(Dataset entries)
● ● ●
**src/rtl/crp_pkg.sv**
```systemverilog
`default_nettype none
// ----------------------------------------------------------------------------
// Cache replacement policy package
// Sizes, codes, the per-set state entry and the LFSR step shared by the
// replacement engine.
// ----------------------------------------------------------------------------
package crp_pkg;

   localparam int SETS        = 64;
   localparam int WAYS        = 8;
   localparam int SET_W       = $clog2(SETS);
   localparam int WAY_W       = $clog2(WAYS);
   localparam int LEVELS      = WAY_W;
   localparam int TREE_W      = WAYS - 1;
   localparam int POLICY_W    = 2;
   localparam int LFSR_W      = 16;
   localparam int REQ_TDATA_W = 16;
   localparam int RSP_TDATA_W = 16;

   localparam logic [LFSR_W-1:0] LFSR_SEED = 16'hACE1;

   typedef enum logic [POLICY_W-1:0] {
      POL_RANDOM   = 2'd0,
      POL_LRU      = 2'd1,
      POL_PLRU     = 2'd2,
      POL_RESERVED = 2'd3
   } policy_type;

   typedef enum logic {
      OP_VICTIM = 1'b0,
      OP_ACCESS = 1'b1
   } opcode_type;

   // Recency stack, position 0 (the head, least recently used) in the lowest bits.
   typedef logic [WAYS-1:0][WAY_W-1:0] stack_type;

   typedef struct packed {
      logic [TREE_W-1:0] tree;
      stack_type         stack;
   } entry_type;

   function automatic stack_type stack_reset_value();
      stack_type s;
      for (int p = 0; p < WAYS; p++) begin
         s[p] = WAY_W'(p);
      end
      return s;
   endfunction

   // Fibonacci step: taps 0, 2, 3 and 5 feed bit 15.
   function automatic logic [LFSR_W-1:0] lfsr_step(input logic [LFSR_W-1:0] l);
      logic fb;
      fb = l[0] ^ l[2] ^ l[3] ^ l[5];
      return {fb, l[LFSR_W-1:1]};
   endfunction

endpackage : crp_pkg
`default_nettype wire

```
**src/rtl/cache_replacement_policy.sv**
```systemverilog
`default_nettype none
// ----------------------------------------------------------------------------
// Cache replacement policy engine
// Chooses victim ways and tracks accesses for a set-associative cache under
// random, true LRU or tree pseudo-LRU replacement.
// ----------------------------------------------------------------------------
// Usage:
//   Requests arrive on req_*: req_tuser carries the opcode (victim request or
//   access report), req_tdata the set and, for accesses, the way. A victim
//   request returns one response on rsp_* with the chosen way and the set;
//   an access report returns nothing and updates the set's state.
//   csr_we/csr_wdata write the policy register; write it only while idle.
//   A victim response is formed in the second stage and held in the output
//   register until it is taken. One request is taken every cycle while the
//   second stage is not stalled: the set is read from the state memories,
//   then the answer is formed and the modified entry written back. A write
//   to the set read in the same cycle is forwarded, so back-to-back requests
//   to one set see each other.
//   Reset sets the policy to tree pseudo-LRU and the LFSR to its seed; per-set
//   valid bits make every set read as its reset state at once, with no
//   clearing pass. When rsp_tready is low, one response waits in the output
//   register and one more victim request waits in the second stage; after
//   that req_tready drops.
// ----------------------------------------------------------------------------
module cache_replacement_policy (
   input  wire                               clock,
   input  wire                               reset,
   input  wire                               req_tvalid,
   output logic                              req_tready,
   // [5:0] set_sel, [8:6] way, [15:9] zero
   input  wire  [crp_pkg::REQ_TDATA_W-1:0]   req_tdata,
   // [0] opcode
   input  wire  [0:0]                        req_tuser,
   output logic                              rsp_tvalid,
   input  wire                               rsp_tready,
   // [2:0] victim_way, [8:3] victim_set, [15:9] zero
   output logic [crp_pkg::RSP_TDATA_W-1:0]   rsp_tdata,
   input  wire                               csr_we,
   input  wire  [crp_pkg::POLICY_W-1:0]      csr_wdata
);
   import crp_pkg::*;

   policy_type         policy_ff;
   logic [LFSR_W-1:0]  lfsr_ff;
   logic [LFSR_W-1:0]  lfsr_in;
   logic [LFSR_W-1:0]  lfsr_next;

   logic               req_accept;
   logic [SET_W-1:0]   req_set;
   logic [WAY_W-1:0]   req_way;
   opcode_type         req_op;

   logic               s1_valid_ff;
   logic               s1_valid_in;
   opcode_type         s1_op_ff;
   logic [SET_W-1:0]   s1_set_ff;
   logic [WAY_W-1:0]   s1_way_ff;
   logic               s1_done;

   logic               byp_ff;
   logic               byp_in;
   entry_type          byp_data_ff;

   entry_type          mem_entry;
   entry_type          s1_entry;
   entry_type          wr_entry;
   logic               wr_req;
   logic               wr_en;
   logic [WAY_W-1:0]   victim;

   logic               rsp_valid_ff;
   logic               rsp_valid_in;
   logic [WAY_W-1:0]   rsp_way_ff;
   logic [SET_W-1:0]   rsp_set_ff;
   logic               rsp_load;

   assign req_set    = req_tdata[SET_W-1:0];
   assign req_way    = req_tdata[SET_W+WAY_W-1:SET_W];
   assign req_op     = opcode_type'(req_tuser[0]);
   assign req_accept = req_tvalid && req_tready;

   // An access never waits on the output; a victim request waits for room.
   assign s1_done    = s1_valid_ff && ((s1_op_ff == OP_ACCESS) || !rsp_valid_ff || rsp_tready);
   assign req_tready = !s1_valid_ff || s1_done;
   assign wr_en      = s1_done && wr_req;
   assign rsp_load   = s1_done && (s1_op_ff == OP_VICTIM);

   crp_state_mem u_state_mem (
      .clock    (clock),
      .reset    (reset),
      .rd_en    (req_accept),
      .rd_addr  (req_set),
      .wr_en    (wr_en),
      .wr_addr  (s1_set_ff),
      .wr_data  (wr_entry),
      .rd_entry (mem_entry)
   );

   // The memory returns the old entry when it is written in the cycle it is read.
   assign byp_in   = wr_en && (s1_set_ff == req_set);
   assign s1_entry = byp_ff ? byp_data_ff : mem_entry;

   assign lfsr_next = lfsr_step(lfsr_ff);

   crp_policy_unit u_policy_unit (
      .policy    (policy_ff),
      .opcode    (s1_op_ff),
      .way       (s1_way_ff),
      .entry     (s1_entry),
      .lfsr_next (lfsr_next),
      .victim    (victim),
      .wr_req    (wr_req),
      .wr_entry  (wr_entry)
   );

   always_comb begin
      lfsr_in = lfsr_ff;
      if (rsp_load && (policy_ff == POL_RANDOM)) begin
         lfsr_in = lfsr_next;
      end
   end

   always_comb begin
      s1_valid_in = s1_valid_ff;
      if (req_accept) begin
         s1_valid_in = 1'b1;
      end else if (s1_done) begin
         s1_valid_in = 1'b0;
      end
   end

   always_comb begin
      rsp_valid_in = rsp_valid_ff;
      if (rsp_load) begin
         rsp_valid_in = 1'b1;
      end else if (rsp_tready) begin
         rsp_valid_in = 1'b0;
      end
   end

   always_ff @(posedge clock) begin
      if (reset) begin
         policy_ff    <= POL_PLRU;
         lfsr_ff      <= LFSR_SEED;
         s1_valid_ff  <= 1'b0;
         byp_ff       <= 1'b0;
         rsp_valid_ff <= 1'b0;
      end else begin
         if (csr_we) begin
            policy_ff <= policy_type'(csr_wdata);
         end
         lfsr_ff      <= lfsr_in;
         s1_valid_ff  <= s1_valid_in;
         rsp_valid_ff <= rsp_valid_in;
         if (req_accept) begin
            byp_ff <= byp_in;
         end
      end
   end

   always_ff @(posedge clock) begin
      if (req_accept) begin
         s1_op_ff    <= req_op;
         s1_set_ff   <= req_set;
         s1_way_ff   <= req_way;
         byp_data_ff <= wr_entry;
      end
      if (rsp_load) begin
         rsp_way_ff <= victim;
         rsp_set_ff <= s1_set_ff;
      end
   end

   assign rsp_tvalid = rsp_valid_ff;
   assign rsp_tdata  = {(RSP_TDATA_W - SET_W - WAY_W)'(0), rsp_set_ff, rsp_way_ff};

   // A same-set write in the read cycle must be forwarded to the next request.
   assert property (@(posedge clock) disable iff (reset)
      req_accept && byp_in |=> byp_ff)
      else $error("forwarding flag not set after same-set write");

   // A stalled second stage keeps its request.
   assert property (@(posedge clock) disable iff (reset)
      s1_valid_ff && !s1_done |=> s1_valid_ff && $stable(s1_set_ff) && $stable(s1_op_ff))
      else $error("second stage lost its request while stalled");

   // A waiting response is never overwritten.
   assert property (@(posedge clock) disable iff (reset)
      rsp_valid_ff && !rsp_tready |-> !rsp_load)
      else $error("pending response overwritten");

   // The LFSR never locks up at zero.
   assert property (@(posedge clock) disable iff (reset)
      lfsr_ff != '0)
      else $error("LFSR reached the all-zero state");

endmodule : cache_replacement_policy
`default_nettype wire

```
**src/rtl/crp_state_mem.sv**
```systemverilog
`default_nettype none
// ----------------------------------------------------------------------------
// Replacement state store
// Two synchronous memories (tree bits and recency stacks) with registered
// reads, plus a valid bit per set so that untouched sets read as their reset
// state.
// ----------------------------------------------------------------------------
module crp_state_mem (
   input  wire                         clock,
   input  wire                         reset,
   input  wire                         rd_en,
   input  wire  [crp_pkg::SET_W-1:0]   rd_addr,
   input  wire                         wr_en,
   input  wire  [crp_pkg::SET_W-1:0]   wr_addr,
   input  wire  crp_pkg::entry_type    wr_data,
   output crp_pkg::entry_type          rd_entry
);
   import crp_pkg::*;

   logic [TREE_W-1:0] tree_mem  [SETS];
   stack_type         stack_mem [SETS];
   logic [SETS-1:0]   valid_ff;
   logic [SETS-1:0]   valid_in;

   logic [TREE_W-1:0] tree_rd_ff;
   stack_type         stack_rd_ff;
   logic              valid_rd_ff;

   always_ff @(posedge clock) begin
      if (wr_en) begin
         tree_mem[wr_addr]  <= wr_data.tree;
         stack_mem[wr_addr] <= wr_data.stack;
      end
      if (rd_en) begin
         tree_rd_ff  <= tree_mem[rd_addr];
         stack_rd_ff <= stack_mem[rd_addr];
         valid_rd_ff <= valid_ff[rd_addr];
      end
   end

   always_comb begin
      valid_in = valid_ff;
      if (wr_en) begin
         valid_in[wr_addr] = 1'b1;
      end
   end

   always_ff @(posedge clock) begin
      if (reset) begin
         valid_ff <= '0;
      end else begin
         valid_ff <= valid_in;
      end
   end

   always_comb begin
      if (valid_rd_ff) begin
         rd_entry.tree  = tree_rd_ff;
         rd_entry.stack = stack_rd_ff;
      end else begin
         rd_entry.tree  = '0;
         rd_entry.stack = stack_reset_value();
      end
   end

endmodule : crp_state_mem
`default_nettype wire

```
**src/rtl/crp_policy_unit.sv**
```systemverilog
`default_nettype none
// ----------------------------------------------------------------------------
// Replacement policy unit
// Picks the victim for a set and computes the updated entry after an access,
// for random, true LRU and tree pseudo-LRU.
// ----------------------------------------------------------------------------
module crp_policy_unit (
   input  wire  crp_pkg::policy_type   policy,
   input  wire  crp_pkg::opcode_type   opcode,
   input  wire  [crp_pkg::WAY_W-1:0]   way,
   input  wire  crp_pkg::entry_type    entry,
   input  wire  [crp_pkg::LFSR_W-1:0]  lfsr_next,
   output logic [crp_pkg::WAY_W-1:0]   victim,
   output logic                        wr_req,
   output crp_pkg::entry_type          wr_entry
);
   import crp_pkg::*;

   logic [WAY_W-1:0]  plru_way;
   logic [WAY_W-1:0]  walk_idx;
   logic [WAY_W-1:0]  touch_idx;
   logic [TREE_W-1:0] tree_new;
   stack_type         stack_new;
   logic              seen;

   // Tree walk: the victim is built from the node bits met on the way down,
   // most significant bit first.
   always_comb begin
      plru_way = '0;
      walk_idx = '0;
      for (int l = 0; l < LEVELS; l++) begin
         walk_idx = WAY_W'((1 << l) - 1) + plru_way;
         plru_way = {plru_way[WAY_W-2:0], entry.tree[walk_idx]};
      end
   end

   // Every ancestor of the accessed leaf is made to point away from it.
   always_comb begin
      tree_new  = entry.tree;
      touch_idx = '0;
      for (int l = 0; l < LEVELS; l++) begin
         touch_idx = WAY_W'((1 << l) - 1) + WAY_W'(way >> (LEVELS - l));
         tree_new[touch_idx] = ~way[LEVELS-1-l];
      end
   end

   // Remove the accessed way from the stack, close the gap and put it at the tail.
   always_comb begin
      stack_new = entry.stack;
      seen      = 1'b0;
      for (int p = 0; p < WAYS - 1; p++) begin
         seen = seen | (entry.stack[p] == way);
         stack_new[p] = seen ? entry.stack[p+1] : entry.stack[p];
      end
      stack_new[WAYS-1] = way;
   end

   always_comb begin
      unique case (policy)
         POL_RANDOM:   victim = lfsr_next[WAY_W-1:0];
         POL_LRU:      victim = entry.stack[0];
         POL_PLRU:     victim = plru_way;
         POL_RESERVED: victim = '0;
         default:      victim = '0;
      endcase
   end

   always_comb begin
      wr_req         = (opcode == OP_ACCESS) && ((policy == POL_LRU) || (policy == POL_PLRU));
      wr_entry.tree  = (policy == POL_PLRU) ? tree_new  : entry.tree;
      wr_entry.stack = (policy == POL_LRU)  ? stack_new : entry.stack;
   end

endmodule : crp_policy_unit
`default_nettype wire

```
**config.mk**
```make
export PLATFORM = sky130hd
export DESIGN_NAME = cache_replacement_policy
export DESIGN_NICKNAME = d
export VERILOG_FILES = /design/src/rtl/crp_pkg.sv /design/src/rtl/cache_replacement_policy.sv /design/src/rtl/crp_state_mem.sv /design/src/rtl/crp_policy_unit.sv
export SDC_FILE = /design/constraint.sdc
export NUM_CORES = 2
export LEC_CHECK = 0
export ABC_AREA = 0
export BUFFER_PORTS_ARGS = -buffer_cell sky130_fd_sc_hd__buf_2
export CORE_UTILIZATION = 60
export DETAILED_ROUTE_END_ITERATION = 10
export PLACE_DENSITY = 0.81
export REMOVE_ABC_BUFFERS = 1
export SETUP_SLACK_MARGIN = 0.3
export SLEW_MARGIN = 40
export SYNTH_ARGS = -nofsm -noshare
export SYNTH_HDL_FRONTEND = slang
export SYNTH_SLANG_ARGS = --single-unit
```
**constraint.sdc**
```tcl
create_clock -name clock -period 7.18 [get_ports clock]
set_clock_uncertainty 0.1 [all_clocks]
set_input_delay 0.359 -clock clock [delete_from_list [all_inputs] [get_ports clock]]
set_output_delay 0.359 -clock clock [all_outputs]
set_load 0.03 [all_outputs]
```
==> flow_summary.toml <==
[timing]
final-max-slew-violation-count = 0
worst_slew_pin_slew_ps = 1190
hold_violations = 0
tns_ps = 0
slew_headroom_pct = 19.6
fmax_ghz = 0.198
min_period_ps = 5040
rsz0062_at_grt = "no"
min_period_over_period_pct = 70.2
setup_viol = 0

[layout]
area_growth_pct = 12.9
drive_gt1_share_pct = 29.2
final_cell_area_mm2 = 0.0933
n_fill_cell = 7323
final_core_util_pct = 68.6
nets = 3943

[power]
p_sw_share_pct = 22.3
vdd_drop_max_v = 0.000280
p_sw_w = 0.00586
p_leak_nw = 29.3
powerDensity_mw_per_mm2 = 282
clkPwrFrac_pct = 40.7
internal-power_w = 0.0204
seqPwrFrac_pct = 53.2
pwr-share-comb_pct = 6.0

[setup_path]
path_common_cell = "buf_4"
arrival_ps = 5500
worstSetupPathType = "register to register"
crit_chain = "buf_4, nor2b_2, a22oi_1, mux2_2, o32ai_2, nor3_2, mux2i_4, buf_6, buf_4"
reg2reg_from = "byp_ff"
worst-path-buf-inv = 3
crit_path_max_incr_delay_ps = 910
cpMaxStageDelayCell = "dfxtp_1"
r2r_cells = 9
rr_endpoint = "u_state_mem.stack_mem[4][16]"
crit_path_end_kind = "register"
regToRegSetupSlack_ps = 2140
cp_max_fo = 33
path_delay_family = "buffers and inverters"
start_kind = "register"
cp.required_ps = 7640

[routing]
via_per_inst = 7.51
post-route-drc-count = 0
drt-wirelength-per-cell_um = 40.0
wl_mm = 235
firstDrtPassIters = 9
drt-initial-drc-count = 8378
via_count = 44023
ant_nets = 0

[floorplanning]
dieArea_mm2 = 0.139
row_count = 135
core-area_mm2 = 0.136
die_w_um = 373
pin_count = 42
start_util_pct = 60.8
dieHeight_um = 373

[clock_tree]
cts.clk_slew.worst_paths_ps = 70
clk_latency_ps = 840
cts_max_level = 4
ctsHoldBuffers = 15
root_buffer = "clkbuf_16"
cts_tree = "done"
ctsResizeCount = 0
cts_buffers = 196
clkSinkCount = 2151
cts_buffer_depth = 3
postCtsSetupBuffers = 0

[global_routing]
grt_pass1_wl_mm = 318
grt_overflow_total = 0
grt_use_total_pct = 32.7
grt_pass1_vias = 43505
antenna_found_initial = 16
grt_start_max_net_pins = 122

[synthesis]
yosysTopAreaCellShare_pct = 75.1
synth_edf_count = 2066
ys_types = 64
synth_warnings = 0
synthTopCellsByArea = "edfxtp_1 (75%), mux4_2 (16%), dfxtp_1 (2.1%), mux2i_1 (1.1%), a22oi_1 (0.74%)"
yosysMostFrequentCell = "edfxtp_1"
synth-seq-cells = 2151
syn_inst = 3701
yosysSeqAreaShare_pct = 77.1
synth_largest_area_cell = "edfxtp_1"
syn_avg_cell_area_um2 = 22.3
synth_common_cells = "edfxtp_1 (2066), mux4_2 (574), nor2_1 (104), nand2_1 (98), clkbuf_1 (95)"
synthesis.area_mm2 = 0.0826
synthArstFlopShare_pct = 0
ys.flop_type = "edfxtp_1"

[place]
hpwl_mm = 110
port_buffers = 27
placed_cell_area_mm2 = 0.0865
place_congestion = 0.922

[hold_path]
hold_class = "primary input to register"
whs_endpoint = "s1_set_ff[5]"
min_delay_path_depth = 2
min-delay-start = "req_tdata[5]"

[status]
status = "complete, no violations"

[flow_run]
max_cap_violations = 0
[cells by family after synthesis]
kind of cell / count (synthesis) / synth area share, %
AO/OA/AOI/OAI: 309 / 2.63
XOR/XNOR: 22 / 0.233
adder cells (fa/ha/maj): 9 / 0.136
buffers and inverters: 224 / 1.27
flip-flops: 2151 / 77.1
multiplexers: 666 / 16.8
other: 1 / 0.00454
AND/OR/NAND/NOR: 319 / 1.82
[worst reg2reg max path: stages (launching register included)]
cell and delay [ps]:
dfxtp_1 910, buf_4 460, nor2b_2 200, a22oi_1 620, mux2_2 300, o32ai_2 110
nor3_2 590, mux2i_4 680, buf_6 300, buf_4 460
[per-layer routing]
metal	GRT usage [%]	vias to the layer above	part of all wire (%)
li1	-	16055	-
met1	42.9	22371	32
met2	50.7	4623	47
met3	9.48	956	15
met4	16.6	18	6.2
met5	0	-	0.072
[power by group through the flow]
| stage | sequential (W) | combinational [W] | clock (W) |
|---|---|---|---|
| 2_1_floorplan | 0.0143 | 0.000678 | 0 |
| 3_3_place_gp | 0.0143 | 0.00134 | 0 |
| 3_5_place_dp | 0.0143 | 0.00144 | 0 |
| 4_1_cts | 0.0140 | 0.00149 | 0.0107 |
| 5_1_grt | 0.0140 | 0.00160 | 0.0111 |
| 6_report | 0.0140 | 0.00158 | 0.0107 |
[area by class of cell]
cell class / count / area, um2 / share of cell area, %
clock inverters: 114 / 1120 / 1.20
multi-input cells: 1332 / 18800 / 20.1
clock buffers: 256 / 5320 / 5.70
flip-flops and latches: 2151 / 63700 / 68.3
diodes: 1 / 2.50 / 0.00268
well taps: 1781 / 2230 / 2.39
repair buffers: 215 / 2040 / 2.18
inverters: 14 / 52.6 / 0.0563
[layout by cell type, fill, tap and decap left out, drive strengths merged, types with 9 or more instances in the layout]
cell and count:
dlygate4sd3 15, a221oi 24, xnor2 16, nand2 98
and2 12, nand3 40, clkinvlp 12, nor2b 16
dfxtp 85, clkbuf 256, mux4 574, bufinv 20
clkinv 72, buf 200, mux2i 89, a21oi 46
inv 24, nor2 104, o21ai 55, ha 9
a22oi 81, edfxtp 2066, o311ai 14, o21a 64
[registers in the layout, indices dropped and copies added, names as in the netlist]
signal	cells
policy_ff	2
u_state_mem.tree_rd_ff	7
lfsr_ff	16
s1_way_ff	3
s1_valid_ff	1
s1_op_ff	1
byp_data_ff	31
u_state_mem.stack_mem	1536
u_state_mem.stack_rd_ff	24
rsp_way_ff	3
u_state_mem.valid_ff	64
rsp_tvalid	1
rsp_set_ff	6
u_state_mem.tree_mem	448
u_state_mem.valid_rd_ff	1
byp_ff	1
s1_set_ff	6
[stage by stage]
stage	worst slack, ps	hold WS, ps	std cells	total power [W]
global placement	2470	340	5442	0.0156
finish	2140	118	5864	0.0263
floorplan	2270	326	3497	0.0150
CTS	2190	54.5	5852	0.0261
detailed placement	2520	348	5467	0.0157
global route	2170	80.4	5863	0.0267
[worst max-delay path by stage]
stage,startpoint,end,slack [ps],depth (start not counted)
6_report,byp_ff,u_state_mem.stack_mem[4][16],2140,9
5_1_grt,byp_ff,u_state_mem.stack_mem[5][16],2170,8
4_1_cts,u_state_mem.valid_rd_ff,u_state_mem.stack_mem[52][20],2190,7
3_5_place_dp,u_state_mem.valid_rd_ff,u_state_mem.stack_mem[60][20],2520,7
3_3_place_gp,byp_ff,u_state_mem.stack_mem[20][7],2470,7
2_1_floorplan,byp_ff,byp_data_ff[19],2270,6
No activity file was read; power rests on OpenSTA's default activity.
● ● ●
Task objective: If a line in the entries includes the word "localparam", copy that line out.

Exercise solution:
   localparam int SETS        = 64;
   localparam int WAYS        = 8;
   localparam int SET_W       = $clog2(SETS);
   localparam int WAY_W       = $clog2(WAYS);
   localparam int LEVELS      = WAY_W;
   localparam int TREE_W      = WAYS - 1;
   localparam int POLICY_W    = 2;
   localparam int LFSR_W      = 16;
   localparam int REQ_TDATA_W = 16;
   localparam int RSP_TDATA_W = 16;
   localparam logic [LFSR_W-1:0] LFSR_SEED = 16'hACE1;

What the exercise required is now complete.